Winter is upon us. Even here in California, there’s frost on the ground, the days are nippy, and darkness falls sooner.
Winter is also within us.
Do you know that your winter body is not the same as your summer body? Maybe you feel a bit inward, more slow-moving, and even depressed as winter deepens? Modern life may demand consistent levels of activity and productivity year round, but this really goes against nature.
It all comes down to light and heat—sunlight in particular. Light is a stimulant. Sunlight has a range of wavelengths that stimulate a variety of functions in our bodies. The longer, brighter days of summer amp up our mood, metabolism, and energy level. The shorter, darker winter days slow… us… down. Or they try.
Our bodies function best when we alternate between activity and rest.
In the evening, as sunlight wanes, our bodies produce hormones that make us sleepy, giving us a chance to restore body, mind, and soul. This rest cycle occurs naturally every night—if we don’t throw things off with too much electric light. Winter has a similar effect. The farther you live from the equator, the less winter sunlight you get and the more your body wants to approximate hibernation in winter.
Our ancestors didn’t have central heat and electric light, so they lived differently in summer and winter of necessity. In summer, they were outdoors and active much of the time. In winter, they retreated indoors and hunkered down around a central fire, repairing tools and telling the tales that wove their culture. They packed themselves close together; piled on skins, quilts, and dogs; and slept long and deep.
But we modern folks not only have light and heat, we have alarm clocks to wake us up at the same time every day, no matter where the sun is. A client of mine, who likes to arise at 5:00am for yoga and meditation, was beating herself up for having trouble waking up in winter. “Stop thinking there’s something wrong with you,” I suggested, “and listen to your body’s wisdom.”
No wonder so many people feel depressed in winter! Forcing ourselves to operate at summer levels in winter goes against our grain.
What would it be like to stop fighting your nature?

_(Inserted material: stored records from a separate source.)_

Context: an optimization exercise on an open-source flow, tuned for small area, a short achievable clock period and few clock cycles per item. The choices shown serve that exercise and are no tape-out recipe.
Only simulation tests tie the RTL to the original design; equivalence was not proved.
Power and IR drop assume default switching activity.

try-raven:
Design unsorted_set_table, start of the top module:
module unsorted_set_table (
	input  logic                          clk,
	input  logic                          arst_n,
	input  logic                          req_valid,
	output logic                          req_ready,
	input  logic [1:0]                    req_action,
	input  logic [ust_pkg::VAL_W-1:0]     req_value,
	output logic                          rsp_valid,
	input  logic                          rsp_ready,
	output logic                          rsp_hit,
	output logic                          rsp_full_res,
	output logic [ust_pkg::OUT_CNT_W-1:0] rsp_entry_count
);
Size: ~1800 cells after synthesis, about 47 I/O pins, about 0.027 sq mm of cells after synthesis.
clock: 5.0 ns
lec_check: 0
cap_margin: 20
core_margin: 2
core_utilization: 65
cts_buf_list: sky130_fd_sc_hd__clkbuf_8 sky130_fd_sc_hd__clkbuf_16
cts_cluster_diameter: 60
cts_cluster_size: 20
place_density: 0.75
setup_slack_margin: 3.0
slew_margin: 20
run.sh (not shown) runs the stock make flow with config.mk's settings and CLKGATE_MAP_FILE= SYNTH_SCRIPT=/design/flow/synth_recipe.tcl, a recipe that flattens the netlist after the stock synthesis.
Testbench counts of try-raven, summed over its fixed seeds: cycles 9,624, ops 9,600.
### try-raven -> try-lagoon
Settings: PLACE_DENSITY now 0.65, was 0.75; CORE_UTILIZATION now 50, was 65.
Results
Diff try-raven -> try-lagoon: clock-buffer cell count +14%, number of non-filler instances in the completed layout +181.
Total power: try-lagoon worse than try-raven
Relative to try-raven, the wire length of the first global-routing pass measured on try-lagoon has increased by a few percent.
Synthesis-to-finish area growth | try-lagoon above try-raven
The sequential share of cell area reported for try-lagoon is smaller than that of try-raven by 1.3 points.
Diff try-raven..try-lagoon | number of flip-flops and latches | negligible
Delta (try-lagoon minus try-raven): design area moved up; fraction of the cycle the final worst path needs about even; detailed-route wire length rose by 2.1 mm.
diff inputs: try-lagoon => try-delta
Settings: CTS_CLUSTER_DIAMETER now 50, was 60; CTS_CLUSTER_SIZE now 16, was 20; CTS_BUF_LIST now sky130_fd_sc_hd__clkbuf_4 sky130_fd_sc_hd__clkbuf_8, was sky130_fd_sc_hd__clkbuf_8 sky130_fd_sc_hd__clkbuf_16.
Notes after the runs:
Re switching part of the total: try-lagoon was lower than try-delta. Taking try-lagoon as the reference point, the quantity of gates resized following cts of try-delta falls by 13%. Worst slew margin relative to its limit delta (try-delta − try-lagoon): favourable. try-delta vs try-lagoon, routed length on met1 went up by 1.4%. try-delta against try-lagoon; wire length is up slightly. The higher proportion of power drawn by combinational gates came out of try-delta.


== build 32 ==
The RTL this note starts from:
==> flow/design.v <==
package ust_pkg;
	localparam int DEPTH = 16;
	localparam int CNT_W = $clog2(DEPTH + 1);
	localparam int VAL_W = 32;
	localparam int OUT_CNT_W = 5;
	localparam int RES_W = 2 + OUT_CNT_W;
	localparam logic [1:0] ACT_ADD      = 2'd0;
	localparam logic [1:0] ACT_CONTAINS = 2'd1;
	localparam logic [1:0] ACT_REMOVE   = 2'd2;
	localparam logic [1:0] ACT_CLEAR    = 2'd3;
endpackage
module ust_cell (
	input  logic                      clk,
	input  logic                      we,
	input  logic [ust_pkg::VAL_W-1:0] wdata,
	input  logic [ust_pkg::VAL_W-1:0] key,
	output logic                      eq
);
	logic [ust_pkg::VAL_W-1:0] entry_q;
	always_ff @(posedge clk) begin
		if (we) begin
			entry_q <= wdata;
		end
	end
	assign eq = (entry_q == key);
endmodule
module unsorted_set_table (
	input  logic                          clk,
	input  logic                          arst_n,
	input  logic                          req_valid,
	output logic                          req_ready,
	input  logic [1:0]                    req_action,
	input  logic [ust_pkg::VAL_W-1:0]     req_value,
	output logic                          rsp_valid,
	input  logic                          rsp_ready,
	output logic                          rsp_hit,
	output logic                          rsp_full_res,
	output logic [ust_pkg::OUT_CNT_W-1:0] rsp_entry_count
);
	localparam int DEPTH = ust_pkg::DEPTH;
	localparam int SLOTS = DEPTH + 1;
	localparam int RES_W = ust_pkg::RES_W;
	function automatic logic [SLOTS-1:0] lowest(input logic [SLOTS-1:0] v);
		logic [SLOTS-1:0] below;
		below[0] = 1'b0;
		for (int i = 1; i < SLOTS; i++) begin
			below[i] = below[i-1] | v[i-1];
		end
		lowest = v & ~below;
	endfunction
	logic                      accept;
	logic                      take_add;
	logic [SLOTS-1:0]          valid_q;
	logic [SLOTS-1:0]          valid_d;
	logic [ust_pkg::CNT_W-1:0] count_q;
	logic [ust_pkg::CNT_W-1:0] count_d;
	logic                      full_q;
	logic                      full_d;
	logic                      last_q;
	logic                      last_d;
	logic                      b_valid_q;
	logic                      b_add_q;
	logic                      b_con_q;
	logic                      b_rem_q;
	logic                      b_clr_q;
	logic [SLOTS-1:0]          b_eq_q;
	logic [SLOTS-1:0]          b_slot_q;
	logic [SLOTS-1:0]          slot_q;
	logic [SLOTS-1:0]          slot_d;
	logic                      add_ok;
	assign accept   = req_valid && req_ready;
	assign take_add = accept && (req_action == ust_pkg::ACT_ADD);
	logic [SLOTS-1:0]          eq;
	logic [SLOTS-1:0]          held;
	logic [SLOTS-1:0]          free_1;
	logic [SLOTS-1:0]          free_2;
	for (genvar i = 0; i < SLOTS; i++) begin : g_cell
		ust_cell u_cell (
			.clk   (clk),
			.we    (slot_q[i]),
			.wdata (req_value),
			.key   (req_value),
			.eq    (eq[i])
		);
	end
	assign held   = valid_q | (add_ok ? b_slot_q : '0);
	assign free_1 = lowest(~held);
	assign free_2 = lowest(~held & ~slot_q);
	always_comb begin
		if (b_clr_q) begin
			slot_d = (take_add && slot_q[0]) ? SLOTS'(2) : SLOTS'(1);
		end else begin
			slot_d = take_add ? free_2 : free_1;
		end
	end
	always_ff @(posedge clk or negedge arst_n) begin
		if (!arst_n) begin
			slot_q <= SLOTS'(1);
		end else begin
			slot_q <= slot_d;
		end
	end
	always_ff @(posedge clk or negedge arst_n) begin
		if (!arst_n) begin
			b_valid_q <= 1'b0;
			b_add_q   <= 1'b0;
			b_con_q   <= 1'b0;
			b_rem_q   <= 1'b0;
			b_clr_q   <= 1'b0;
		end else begin
			b_valid_q <= accept;
			b_add_q   <= take_add;
			b_con_q   <= accept && (req_action == ust_pkg::ACT_CONTAINS);
			b_rem_q   <= accept && (req_action == ust_pkg::ACT_REMOVE);
			b_clr_q   <= accept && (req_action == ust_pkg::ACT_CLEAR);
		end
	end
	always_ff @(posedge clk) begin
		b_eq_q   <= eq;
		b_slot_q <= slot_q;
	end
	logic [SLOTS-1:0]          match;
	logic [SLOTS-1:0]          match_first;
	logic                      any;
	logic                      rem_ok;
	logic [ust_pkg::CNT_W-1:0] count_inc;
	logic [ust_pkg::CNT_W-1:0] count_dec;
	logic                      hit_d;
	logic                      res_full_d;
	assign match       = b_eq_q & valid_q;
	assign any         = |match;
	assign match_first = lowest(match);
	assign add_ok      = b_add_q && !full_q;
	assign rem_ok      = b_rem_q && any;
	assign count_inc   = count_q + ust_pkg::CNT_W'(1);
	assign count_dec   = count_q - ust_pkg::CNT_W'(1);
	assign valid_d = b_clr_q ? '0
	               : ((valid_q & ~(b_rem_q ? match_first : '0)) | (add_ok ? b_slot_q : '0));
	assign count_d = b_clr_q ? '0 : (add_ok ? count_inc : (rem_ok ? count_dec : count_q));
	assign hit_d   = add_ok || ((b_con_q || b_rem_q) && any);
	assign res_full_d = b_add_q && full_q;
	assign full_d  = !b_clr_q && (add_ok ? last_q : (rem_ok ? 1'b0 : full_q));
	assign last_d  = !b_clr_q && (add_ok ? (count_q == ust_pkg::CNT_W'(DEPTH - 2))
	                          : (rem_ok ? full_q : last_q));
	always_ff @(posedge clk or negedge arst_n) begin
		if (!arst_n) begin
			valid_q <= '0;
			count_q <= '0;
			full_q  <= 1'b0;
			last_q  <= 1'b0;
		end else begin
			valid_q <= valid_d;
			count_q <= count_d;
			full_q  <= full_d;
			last_q  <= last_d;
		end
	end
	localparam int QN = 4;
	logic [RES_W-1:0] res_q;
	logic             res_v_q;
	logic [RES_W-1:0] q_q [QN];
	logic [QN-1:0]    v_q;
	logic [QN-1:0]    v_d;
	logic             take;
	logic [2:0]       pend_q;
	logic [2:0]       pend_d;
	logic             block_q;
	always_ff @(posedge clk or negedge arst_n) begin
		if (!arst_n) begin
			res_v_q <= 1'b0;
		end else begin
			res_v_q <= b_valid_q;
		end
	end
	always_ff @(posedge clk) begin
		res_q <= {hit_d, res_full_d, ust_pkg::OUT_CNT_W'(count_d)};
	end
	assign take = v_q[0] && rsp_ready;
	always_comb begin
		for (int k = 0; k < QN; k++) begin
			if (take) begin
				v_d[k] = ((k + 1 < QN) ? v_q[(k + 1) % QN] : 1'b0)
				      || (res_v_q && ((k == 0) || v_q[k]));
			end else begin
				v_d[k] = v_q[k] || (res_v_q && ((k == 0) || v_q[(k + QN - 1) % QN]));
			end
		end
	end
	always_ff @(posedge clk or negedge arst_n) begin
		if (!arst_n) begin
			v_q <= '0;
		end else begin
			v_q <= v_d;
		end
	end
	always_ff @(posedge clk) begin
		for (int k = 0; k < QN; k++) begin
			if (take) begin
				if ((k + 1 < QN) && v_q[(k + 1) % QN]) q_q[k] <= q_q[(k + 1) % QN];
				else q_q[k] <= res_q;
			end else begin
				if (!v_q[k]) q_q[k] <= res_q;
			end
		end
	end
	always_comb begin
		pend_d = pend_q;
		if (accept && !take) pend_d = pend_q + 3'd1;
		if (!accept && take) pend_d = pend_q - 3'd1;
	end
	always_ff @(posedge clk or negedge arst_n) begin
		if (!arst_n) begin
			pend_q  <= '0;
			block_q <= 1'b0;
		end else begin
			pend_q  <= pend_d;
			block_q <= (pend_d == 3'(QN));
		end
	end
	assign req_ready       = !block_q;
	assign rsp_valid       = v_q[0];
	assign rsp_hit         = q_q[0][RES_W-1];
	assign rsp_full_res    = q_q[0][RES_W-2];
	assign rsp_entry_count = q_q[0][ust_pkg::OUT_CNT_W-1:0];
endmodule
==> flow/config.mk <==
export PLATFORM = sky130hd
export DESIGN_NAME = unsorted_set_table
export DESIGN_NICKNAME = unsorted_set_table
export VERILOG_FILES = /design/flow/design.v
export SDC_FILE = /design/flow/constraint.sdc
export NUM_CORES = 4
export LEC_CHECK = 0
export CAP_MARGIN = 20
export CORE_MARGIN = 2
export CORE_UTILIZATION = 65
export CTS_BUF_LIST = sky130_fd_sc_hd__clkbuf_8 sky130_fd_sc_hd__clkbuf_16
export CTS_CLUSTER_DIAMETER = 60
export CTS_CLUSTER_SIZE = 20
export PLACE_DENSITY = 0.75
export SETUP_SLACK_MARGIN = 3.1
export SLEW_MARGIN = 20
==> flow/constraint.sdc <==
create_clock -name core_clock -period 5.0 [get_ports {clk}]
set_input_delay 1.0000 -clock core_clock [delete_from_list [all_inputs] [get_ports {clk}]]
set_output_delay 1.0000 -clock core_clock [all_outputs]
set_load 0.01 [all_outputs]
Build 32 closes out successfully: all stages finished, all timing, DRC and antenna checks passed.
Testbench counts of build 32, summed over its fixed seeds: cycles 9,624, ops 9,600.
Input-level comparison between build 13 and build 32:
- a change of PLACE_DENSITY from 0.75 to 0.6
- a change of SETUP_SLACK_MARGIN from 3.1 to 2.88
- a change of CORE_UTILIZATION from 65 to 40
Between build 13 and build 32, multi-input gate share of the layout cell area is higher for build 32, build 13 comes in under that. Looking at critical path launch point, the block_q$_DFF_PN0_ result is from build 32; the v_q[0]$_DFF_PN0_ one comes from build 13. Build 13 falls short of build 32 in die area. Measured against build 32, the length of routed met3 wiring of build 13 comes out at 0.832 times the reference value. Row layout-stage area growth over the synthesis result: build 13 higher / build 32 lower. In the reports for build 13 and build 32, the larger number of buffers and inverters on the critical path belongs to build 32. Compared with build 32, in build 13 worst hold slack now sits at about the same level, total internal power now sits higher.
Setup changes, build 13 to build 56
- SETUP_SLACK_MARGIN now 3.0, was 2.88
- CTS_BUF_LIST now sky130_fd_sc_hd__clkbuf_8, was sky130_fd_sc_hd__clkbuf_8 sky130_fd_sc_hd__clkbuf_16
- CTS_CLUSTER_SIZE now 16, was 20
- PLACE_DENSITY now 0.65, was 0.6
- CORE_UTILIZATION now 50, was 40
- CTS_CLUSTER_DIAMETER now 50, was 60
Findings:
Origin of the worst setup path: v_q[0]$_DFF_PN0_ -> build 13, block_q$_DFF_PN0_ -> build 56. Build 56 vs build 13: internal power down by a few percent. Against build 13, build 56 reports a sequential fraction of design power that is higher. Build 56 vs build 13 on count of non-CTS buffers in the layout: build 56 is the higher one. Buffering stage count on the worst path with inverters included is lower on build 13. Summary of build 56 over build 13: register-to-register slack has remained practically unchanged; sequential share of layout area has remained practically unchanged; detailed-route wire length has decreased. Build 56 against build 13: setup slack saw a decrease, data required time of the worst path saw little to no change.
Input-level comparison between build 57 and build 56:
- CTS_CLUSTER_SIZE changed from 16 to 20
- PLACE_DENSITY changed from 0.65 to 0.75
- CTS_BUF_LIST changed from sky130_fd_sc_hd__clkbuf_8 to sky130_fd_sc_hd__clkbuf_8 sky130_fd_sc_hd__clkbuf_16
- CTS_CLUSTER_DIAMETER changed from 50 to 60
- CORE_UTILIZATION changed from 50 to 65
- ABC_AREA newly set to 1
### Flow results
- Build 57 finished every stage and its layout cleared the timing, design-rule and antenna checks.
- Build 56 closes out successfully: all stages finished, all timing, DRC and antenna checks passed.
- Compared with build 56, in build 57 count of clock-buffer cells in the layout now smaller, total routed wire length on the met1 layer grew by 600 microns, sequential share of layout area shows a reduction of 2.1 points.
- Per the comparison of build 57 with build 56, maximum achievable frequency moved up, first-iteration DRC count moved up, number of synthesized register bits level, clock period minus final worst setup slack moved down, number of distinct library cell variants in the gate-level netlist after synthesis moved down.

-- static timing again, ports no longer ideal --
The flow's constraints put no driver on any port. The routed layouts listed below were extracted and timed again, unchanged, in two steps.
Step 1, drivers: a clkbuf_16 drives clk and a buf_2 each remaining input, both assumed.
Step 2 times the ports against the registers' clock, not the clock port: input delays grow and output delays shrink by t, the midpoint of the rising clock arrivals with the driver on.
Three values: ideal ports, drivers, drivers and shift; two values: the first two.
| run | shift t [ns] | setup slack, ns | worst setup path at the end | clock arrival spread, ns | cell pins on the clock port's net |
|---|---|---|---|---|---|
| try-raven | 0.629 | 2.848 / 2.793 / 2.344 | input to register | 0.021 / 0.021 | 1 |
| try-lagoon | 0.641 | 2.851 / 2.799 / 2.329 | input to register | 0.032 / 0.031 | 1 |
| try-delta | 0.697 | 2.781 / 2.731 / 2.205 | input to register | 0.029 / 0.029 | 1 |
| build 32 | 0.631 | 2.874 / 2.817 / 2.291 | input to register | 0.027 / 0.027 | 1 |
| build 13 | 0.655 | 2.798 / 2.739 / 2.234 | input to register | 0.042 / 0.042 | 1 |
| build 56 | 0.697 | 2.779 / 2.730 / 2.200 | input to register | 0.029 / 0.029 | 1 |
| build 57 | 0.639 | 2.838 / 2.789 / 2.305 | input to register | 0.027 / 0.027 | 1 |
After both steps every run listed still meets setup and hold. The setup slack of build 32, which loses most, moves by -0.057 ns with the drivers and by -0.583 ns with both steps.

In winter, you’d probably sleep longer at night and demand less exertion of yourself by day. You wouldn’t worry too much if you crave starches and fats and put on a little body fat; it helps you through the winter, and it will naturally burn off toward springtime. You’d be more inward, more reflective, more about huddling and cuddling than racing around. You might even be less depressed, more at peace.